The Simple Rule for Nameservers vs DNS Records

The Simple Rule for Nameservers vs DNS Records



Many people confuse where nameservers are set and where DNS records are edited. They are two different systems that work together.


1️⃣ Domain Registrar (Where Nameservers Are Set)


Your domain registrar (where the domain was purchased) is where you set nameservers.


Think of nameservers as a pointer that tells the internet where your DNS records live.


You will usually find them in a section called Nameservers, separate from any DNS record editor.


When you’re in the correct place you’ll see entries like:

ns1.example.com
ns2.example.com

You should NOT see A records, CNAME records, or MX records here.


👉 Rule:

Nameservers must always be changed at the registrar.


2️⃣ DNS Hosting (Where DNS Records Are Managed)


Once nameservers are set, they point to a DNS hosting provider.


This is where you manage DNS records such as:

  • A records

  • CNAME records

  • MX records

  • TXT records


These records control things like:

  • Where your website points

  • Where email is delivered

  • Domain verification


👉 Rule:

DNS records are edited at the DNS hosting provider — not at the registrar.


⚠️ Why the Confusion Happens


Sometimes inside the DNS zone you will see NS records mixed with other DNS records.


These do NOT change the domain’s nameservers and should generally not be edited unless you are configuring advanced DNS delegation.

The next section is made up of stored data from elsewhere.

`src/shared/rpq_pkg.sv`:
```
// Constants, register map and state encoding for the receive packet qualifier.
// Assumes a byte-wide register port and a demodulated serial bit stream, MSB first.
//
// Behaviour
// [RULE1] Sync high byte register, resets to 0xD3
// [RULE2] Sync low byte register, resets to 0x91
// [RULE3] Fixed mode takes length from length register
// [RULE4] Variable mode: length register is maximum length
// [RULE5] Quality counter: +1 on change, -4 on repeat
// [RULE6] Quality counter saturates at 0 and 31
// [RULE7] Sync accepted when counter reaches four times threshold
// [RULE8] Threshold zero accepts every sync word
// [RULE9] Autosync resets wake timer on sync word
// [RULE10] Autoflush empties receive FIFO on CRC failure
// [RULE11] Controller keeps one short packet in FIFO
// [RULE12] Status append adds RSSI, quality and CRC flag
// [RULE13] Filter 00 none, 01 node address only
// [RULE14] Filter 10 also accepts address 0x00
// [RULE15] Filter 11 accepts node, 0x00 or 0xFF
// [RULE16] Node address register, resets to zero
// [RULE17] Variable mode length is first byte after sync
// [RULE18] Address mismatch packet is flushed from FIFO
// [RULE19] Oversize variable length packet is discarded
package rpq_pkg;

	// ****************************************************
	// Register offsets
	// ****************************************************
	localparam logic [5:0] REG_FIFO_LVL   = 6'h03;
	localparam logic [5:0] REG_SYNC_HI    = 6'h04;
	localparam logic [5:0] REG_SYNC_LO    = 6'h05;
	localparam logic [5:0] REG_PKT_LEN    = 6'h06;
	localparam logic [5:0] REG_RX_CTRL    = 6'h07;
	localparam logic [5:0] REG_PKT_FORMAT = 6'h08;
	localparam logic [5:0] REG_NODE_ADDR  = 6'h09;

	// ****************************************************
	// Reset values
	// ****************************************************
	localparam logic [7:0] RST_FIFO_LVL   = 8'h07;
	localparam logic [7:0] RST_SYNC_HI    = 8'hD3;
	localparam logic [7:0] RST_SYNC_LO    = 8'h91;
	localparam logic [7:0] RST_PKT_LEN    = 8'hFF;
	localparam logic [7:0] RST_RX_CTRL    = 8'h04;
	localparam logic [7:0] RST_PKT_FORMAT = 8'h05;
	localparam logic [7:0] RST_NODE_ADDR  = 8'h00;

	// ****************************************************
	// Field positions
	// ****************************************************
	localparam int PQG_HI       = 7;
	localparam int PQG_LO       = 5;
	localparam int BIT_AUTOSYNC = 4;
	localparam int BIT_AUTOFLSH = 3;
	localparam int BIT_APPEND   = 2;
	localparam int ADR_HI       = 1;
	localparam int ADR_LO       = 0;
	localparam int BIT_CRC_EN   = 2;
	localparam int LEN_HI       = 1;
	localparam int LEN_LO       = 0;
	localparam logic [7:0] MASK_FIFO_LVL = 8'hFF;
	localparam logic [7:0] MASK_RX_CTRL  = 8'hFF;
	localparam logic [7:0] MASK_FORMAT   = 8'h07;

	// ****************************************************
	// Encodings and counter figures
	// ****************************************************
	localparam logic [1:0] ADR_NONE   = 2'h0;
	localparam logic [1:0] ADR_NODE   = 2'h1;
	localparam logic [1:0] ADR_BCAST0 = 2'h2;
	localparam logic [1:0] ADR_BCAST2 = 2'h3;
	localparam logic [7:0] BCAST_LOW  = 8'h00;
	localparam logic [7:0] BCAST_HIGH = 8'hFF;
	localparam logic [1:0] LEN_FIXED  = 2'h0;
	localparam logic [1:0] LEN_VAR    = 2'h1;
	localparam logic [1:0] LEN_INF    = 2'h2;
	localparam logic [4:0] PQ_MAX     = 5'h1F;
	localparam logic [4:0] PQ_DROP    = 5'h04;
	localparam logic [2:0] BIT_LAST   = 3'h7;

	// Receive sequencer states, one-hot
	typedef enum logic [5:0] {
		RPQ_HUNT  = 6'h01,
		RPQ_LEN   = 6'h02,
		RPQ_BODY  = 6'h04,
		RPQ_CRC   = 6'h08,
		RPQ_STAT1 = 6'h10,
		RPQ_STAT2 = 6'h20
	} rpq_state_e;

endpackage

```
`src/hw/rpq_rx_qualifier.sv`:
```
// Receive packet qualifier: sync search, length, address filter, CRC outcome, status append.
// Assumes a demodulator delivering bits MSB first, an external CRC unit and a receive FIFO.
`timescale 1ns/1ps
`default_nettype none

module rpq_rx_qualifier
	import rpq_pkg::*;
(
	// Clock and reset
	input  wire logic       core_clk,
	input  wire logic       arst_n,
	// Register port
	input  wire logic [5:0] reg_addr,
	input  wire logic       reg_wr,
	input  wire logic       reg_rd,
	input  wire logic [7:0] reg_wdata,
	output logic      [7:0] reg_rdata,
	// Demodulated stream and radio state
	input  wire logic       rx_enable,
	input  wire logic       rx_bit_valid,
	input  wire logic       rx_bit,
	input  wire logic       wor_mode,
	input  wire logic [7:0] rssi_value,
	input  wire logic [6:0] link_quality_value,
	// External CRC result
	input  wire logic       crc_done,
	input  wire logic       crc_ok,
	// Receive FIFO side
	output logic            fifo_wr_en,
	output logic      [7:0] fifo_wr_data,
	output logic            fifo_flush,
	// Events and status
	output logic            sync_accepted,
	output logic            wor_timer_reset,
	output logic            packet_done,
	output logic      [3:0] fifo_level_threshold,
	output logic      [4:0] preamble_quality
);

	// ****************************************************
	// Registers
	// ****************************************************
	logic [7:0] fifo_threshold_ctrl; // FIFO level setting, used by the FIFO
	logic [7:0] sync_word_hi;        // Upper sync byte
	logic [7:0] sync_word_lo;        // Lower sync byte
	logic [7:0] packet_length_limit; // Fixed length or maximum length
	logic [7:0] rx_packet_control;   // Quality, autosync, flush, append, filter
	logic [7:0] packet_format_ctrl;  // CRC enable and length mode
	logic [7:0] node_address;        // Own address for filtering

	// Decoded fields
	logic [2:0] preamble_quality_threshold;
	logic       wake_timer_autosync;
	logic       bad_check_rx_flush;
	logic       status_byte_append;
	logic [1:0] addr_filter_mode;
	logic       crc_enable;
	logic [1:0] length_mode;

	assign preamble_quality_threshold = rx_packet_control[PQG_HI:PQG_LO];
	assign wake_timer_autosync        = rx_packet_control[BIT_AUTOSYNC];
	assign bad_check_rx_flush         = rx_packet_control[BIT_AUTOFLSH];
	assign status_byte_append         = rx_packet_control[BIT_APPEND];
	assign addr_filter_mode           = rx_packet_control[ADR_HI:ADR_LO];
	assign crc_enable                 = packet_format_ctrl[BIT_CRC_EN];
	assign length_mode                = packet_format_ctrl[LEN_HI:LEN_LO];

	// ****************************************************
	// Register writes
	// ****************************************************
	always_ff @(posedge core_clk or negedge arst_n) begin
		if (!arst_n) begin
			fifo_threshold_ctrl <= RST_FIFO_LVL;
			sync_word_hi        <= RST_SYNC_HI;    // [RULE1]
			sync_word_lo        <= RST_SYNC_LO;    // [RULE2]
			packet_length_limit <= RST_PKT_LEN;    // [RULE3]
			rx_packet_control   <= RST_RX_CTRL;    // [RULE12]
			packet_format_ctrl  <= RST_PKT_FORMAT;
			node_address        <= RST_NODE_ADDR;  // [RULE16]
		end else if (reg_wr) begin
			case (reg_addr)
				REG_FIFO_LVL:   fifo_threshold_ctrl <= reg_wdata & MASK_FIFO_LVL;
				REG_SYNC_HI:    sync_word_hi        <= reg_wdata; // [RULE1]
				REG_SYNC_LO:    sync_word_lo        <= reg_wdata; // [RULE2]
				REG_PKT_LEN:    packet_length_limit <= reg_wdata;
				REG_RX_CTRL:    rx_packet_control   <= reg_wdata & MASK_RX_CTRL;
				REG_PKT_FORMAT: packet_format_ctrl  <= reg_wdata & MASK_FORMAT;
				REG_NODE_ADDR:  node_address        <= reg_wdata; // [RULE16]
				default: ;      // Unmapped writes are dropped
			endcase
		end
	end

	// ****************************************************
	// Register reads
	// ****************************************************
	// Read data is registered; unmapped offsets read zero
	always_ff @(posedge core_clk or negedge arst_n) begin
		if (!arst_n) begin
			reg_rdata <= 8'h00;
		end else if (reg_rd) begin
			case (reg_addr)
				REG_FIFO_LVL:   reg_rdata <= fifo_threshold_ctrl;
				REG_SYNC_HI:    reg_rdata <= sync_word_hi;
				REG_SYNC_LO:    reg_rdata <= sync_word_lo;
				REG_PKT_LEN:    reg_rdata <= packet_length_limit;
				REG_RX_CTRL:    reg_rdata <= rx_packet_control;
				REG_PKT_FORMAT: reg_rdata <= packet_format_ctrl;
				REG_NODE_ADDR:  reg_rdata <= node_address;
				default:        reg_rdata <= 8'h00;
			endcase
		end
	end

	// FIFO threshold is handed on as a flopped copy
	always_ff @(posedge core_clk or negedge arst_n) begin
		if (!arst_n)
			fifo_level_threshold <= RST_FIFO_LVL[3:0];
		else
			fifo_level_threshold <= fifo_threshold_ctrl[3:0];
	end

	// ****************************************************
	// Preamble quality and sync search
	// ****************************************************
	rpq_state_e state;        // Sequencer state
	rpq_state_e next_state;
	logic [15:0] sync_sr;     // Last sixteen received bits
	logic [15:0] sync_window; // Window including the current bit
	logic [4:0]  pq_gate;     // Four times the threshold field
	logic        pq_ok;       // Quality gate open
	logic        sync_hit;    // Accepted sync word this cycle

	rpq_quality_counter u_quality (
		.core_clk     (core_clk),
		.arst_n       (arst_n),
		.rx_bit_valid (rx_bit_valid),
		.rx_bit       (rx_bit),
		.clear        (!rx_enable),
		.quality      (preamble_quality)
	);

	assign sync_window = {sync_sr[14:0], rx_bit};
	assign pq_gate     = {preamble_quality_threshold, 2'b00};               // [RULE7]
	assign pq_ok       = (preamble_quality_threshold == 3'h0) ||            // [RULE8]
	                     (preamble_quality >= pq_gate);                     // [RULE7]
	assign sync_hit    = rx_enable && rx_bit_valid && (state == RPQ_HUNT) &&
	                     (sync_window == {sync_word_hi, sync_word_lo}) && pq_ok;

	// Sync shift register runs on every bit
	always_ff @(posedge core_clk or negedge arst_n) begin
		if (!arst_n)
			sync_sr <= 16'h0000;
		else if (rx_bit_valid)
			sync_sr <= sync_window;
	end

	// ****************************************************
	// Byte assembly
	// ****************************************************
	logic [6:0] byte_sr;   // Bits of the byte under way
	logic [2:0] bit_cnt;   // Bits already taken of the byte
	logic [7:0] byte_now;  // Completed byte
	logic       byte_done; // A byte completes this cycle

	assign byte_now  = {byte_sr, rx_bit};
	assign byte_done = rx_bit_valid && (bit_cnt == BIT_LAST) &&
	                   ((state == RPQ_LEN) || (state == RPQ_BODY));

	// Bit counter restarts at every sync so bytes align to the sync word
	always_ff @(posedge core_clk or negedge arst_n) begin
		if (!arst_n) begin
			byte_sr <= 7'h00;
			bit_cnt <= 3'h0;
		end else if (state == RPQ_HUNT) begin
			bit_cnt <= 3'h0;
		end else if (rx_bit_valid) begin
			byte_sr <= byte_now[6:0];
			bit_cnt <= bit_cnt + 3'h1;
		end
	end

	// ****************************************************
	// Address filter
	// ****************************************************
	logic addr_pass; // Current byte passes the address filter

	always_comb begin
		case (addr_filter_mode)
			ADR_NODE:   addr_pass = (byte_now == node_address);                    // [RULE13]
			ADR_BCAST0: addr_pass = (byte_now == node_address) ||                  // [RULE14]
			                        (byte_now == BCAST_LOW);
			ADR_BCAST2: addr_pass = (byte_now == node_address) ||                  // [RULE15]
			                        (byte_now == BCAST_LOW) || (byte_now == BCAST_HIGH);
			default:    addr_pass = 1'b1;                                          // [RULE13]
		endcase
	end

	// ****************************************************
	// Packet sequencer
	// ****************************************************
	logic [7:0] remain;      // Body bytes still to come
	logic [7:0] next_remain;
	logic       addr_due;    // Next body byte is the address
	logic       next_addr_due;
	logic       crc_flag;    // CRC outcome for the status byte
	logic       next_crc_flag;
	logic       next_wr;
	logic [7:0] next_data;
	logic       next_flush;
	logic       next_done;
	rpq_state_e tail_state;  // Where a finished body goes

	// After the body: CRC wait, status bytes or back to hunting
	always_comb begin
		if (crc_enable)
			tail_state = RPQ_CRC;
		else if (status_byte_append)
			tail_state = RPQ_STAT1;
		else
			tail_state = RPQ_HUNT;
	end

	always_comb begin
		next_state    = state;
		next_remain   = remain;
		next_addr_due = addr_due;
		next_crc_flag = crc_flag;
		next_wr       = 1'b0;
		next_data     = fifo_wr_data;
		next_flush    = 1'b0;
		next_done     = 1'b0;
		case (state)
			RPQ_HUNT: begin
				next_addr_due = (addr_filter_mode != ADR_NONE);
				next_crc_flag = 1'b1;
				if (sync_hit) begin
					if (length_mode == LEN_VAR)
						next_state = RPQ_LEN;                 // [RULE17]
					else begin
						next_remain = packet_length_limit;    // [RULE3]
						next_state  = (length_mode == LEN_FIXED && packet_length_limit == 8'h00) ?
						              tail_state : RPQ_BODY;
					end
				end
			end
			RPQ_LEN: begin
				if (byte_done) begin
					next_wr   = (byte_now <= packet_length_limit);
					next_data = byte_now;                     // [RULE17]
					next_remain = byte_now;
					if (byte_now > packet_length_limit) begin // [RULE4]
						next_flush = 1'b1;                    // [RULE19]
						next_state = RPQ_HUNT;
					end else if (byte_now == 8'h00)
						next_state = tail_state;
					else
						next_state = RPQ_BODY;
				end
			end
			RPQ_BODY: begin
				if (byte_done) begin
					next_addr_due = 1'b0;
					if (addr_due && !addr_pass) begin
						// Length byte may already sit in the FIFO, so flush
						next_flush = 1'b1;                    // [RULE18]
						next_state = RPQ_HUNT;
					end else begin
						next_wr     = 1'b1;
						next_data   = byte_now;
						next_remain = remain - 8'h01;
						// Infinite mode never ends the body by count
						if (remain == 8'h01 && length_mode != LEN_INF)
							next_state = tail_state;
					end
				end
			end
			RPQ_CRC: begin
				if (crc_done) begin
					next_crc_flag = crc_ok;
					if (!crc_ok && bad_check_rx_flush) begin
						next_flush = 1'b1;                    // [RULE10] [RULE11]
						next_done  = 1'b1;
						next_state = RPQ_HUNT;
					end else if (status_byte_append)
						next_state = RPQ_STAT1;
					else begin
						next_done  = 1'b1;
						next_state = RPQ_HUNT;
					end
				end
			end
			RPQ_STAT1: begin
				next_wr    = 1'b1;
				next_data  = rssi_value;                      // [RULE12]
				next_state = RPQ_STAT2;
			end
			RPQ_STAT2: begin
				next_wr    = 1'b1;
				next_data  = {crc_flag, link_quality_value};  // [RULE12]
				next_done  = 1'b1;
				next_state = RPQ_HUNT;
			end
			default: next_state = RPQ_HUNT;
		endcase
		// Disabling the receiver abandons any packet in progress
		if (!rx_enable) begin
			next_state = RPQ_HUNT;
			next_wr    = 1'b0;
		end
	end

	// Sequencer state and packet bookkeeping
	always_ff @(posedge core_clk or negedge arst_n) begin
		if (!arst_n) begin
			state    <= RPQ_HUNT;
			remain   <= 8'h00;
			addr_due <= 1'b0;
			crc_flag <= 1'b1;
		end else begin
			state    <= next_state;
			remain   <= next_remain;
			addr_due <= next_addr_due;
			crc_flag <= next_crc_flag;
		end
	end

	// ****************************************************
	// FIFO side and event outputs
	// ****************************************************
	always_ff @(posedge core_clk or negedge arst_n) begin
		if (!arst_n) begin
			fifo_wr_en   <= 1'b0;
			fifo_wr_data <= 8'h00;
			fifo_flush   <= 1'b0;
			packet_done  <= 1'b0;
		end else begin
			fifo_wr_en   <= next_wr;
			fifo_wr_data <= next_data;
			fifo_flush   <= next_flush;
			packet_done  <= next_done;
		end
	end

	// Sync pulse and wake timer resynchronisation
	always_ff @(posedge core_clk or negedge arst_n) begin
		if (!arst_n) begin
			sync_accepted   <= 1'b0;
			wor_timer_reset <= 1'b0;
		end else begin
			sync_accepted   <= sync_hit;
			wor_timer_reset <= sync_hit && wor_mode && wake_timer_autosync; // [RULE9]
		end
	end

endmodule // rpq_rx_qualifier

`default_nettype wire

```
`src/hw/rpq_quality_counter.sv`:
```
// Preamble quality counter fed by the received bit stream.
// Assumes one qualified bit per rx_bit_valid cycle.
`timescale 1ns/1ps
`default_nettype none

module rpq_quality_counter
	import rpq_pkg::*;
(
	// Clock and reset
	input  wire logic       core_clk,
	input  wire logic       arst_n,
	// Bit stream
	input  wire logic       rx_bit_valid,
	input  wire logic       rx_bit,
	input  wire logic       clear,
	// Counter value
	output logic      [4:0] quality
);

	logic prev_bit;   // Bit received before the current one
	logic have_prev;  // No comparison before the first bit

	// ****************************************************
	// Counter update
	// ****************************************************
	// Clear restarts the estimate so a stale preamble never gates a new hunt
	always_ff @(posedge core_clk or negedge arst_n) begin
		if (!arst_n) begin
			quality   <= 5'h00;
			prev_bit  <= 1'b0;
			have_prev <= 1'b0;
		end else if (clear) begin
			quality   <= 5'h00;
			have_prev <= 1'b0;
		end else if (rx_bit_valid) begin
			prev_bit  <= rx_bit;
			have_prev <= 1'b1;
			if (have_prev && (rx_bit != prev_bit)) begin
				// Transition: climb, capped at the top
				if (quality != PQ_MAX)
					quality <= quality + 5'h01; // [RULE5] [RULE6]
			end else if (have_prev) begin
				// Repeat: fall, floored at zero
				if (quality > PQ_DROP)
					quality <= quality - PQ_DROP; // [RULE5]
				else
					quality <= 5'h00; // [RULE6]
			end
		end
	end

endmodule // rpq_quality_counter

`default_nettype wire

```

Changing them does not switch DNS hosting and can cause problems.


Visual Explanation



Quick Summary


Setting

Where It Goes

Nameservers

Domain Registrar

DNS Records (A, CNAME, MX, TXT)

DNS Hosting Provider


Registrar = tells the internet where DNS lives

DNS Host = contains the actual DNS records


💡 Analogy


Think of it like:

  • Registrar (Nameservers) → The signpost

  • DNS Hosting (Records) → The actual building


The signpost tells everyone where to go, and the building contains the real information.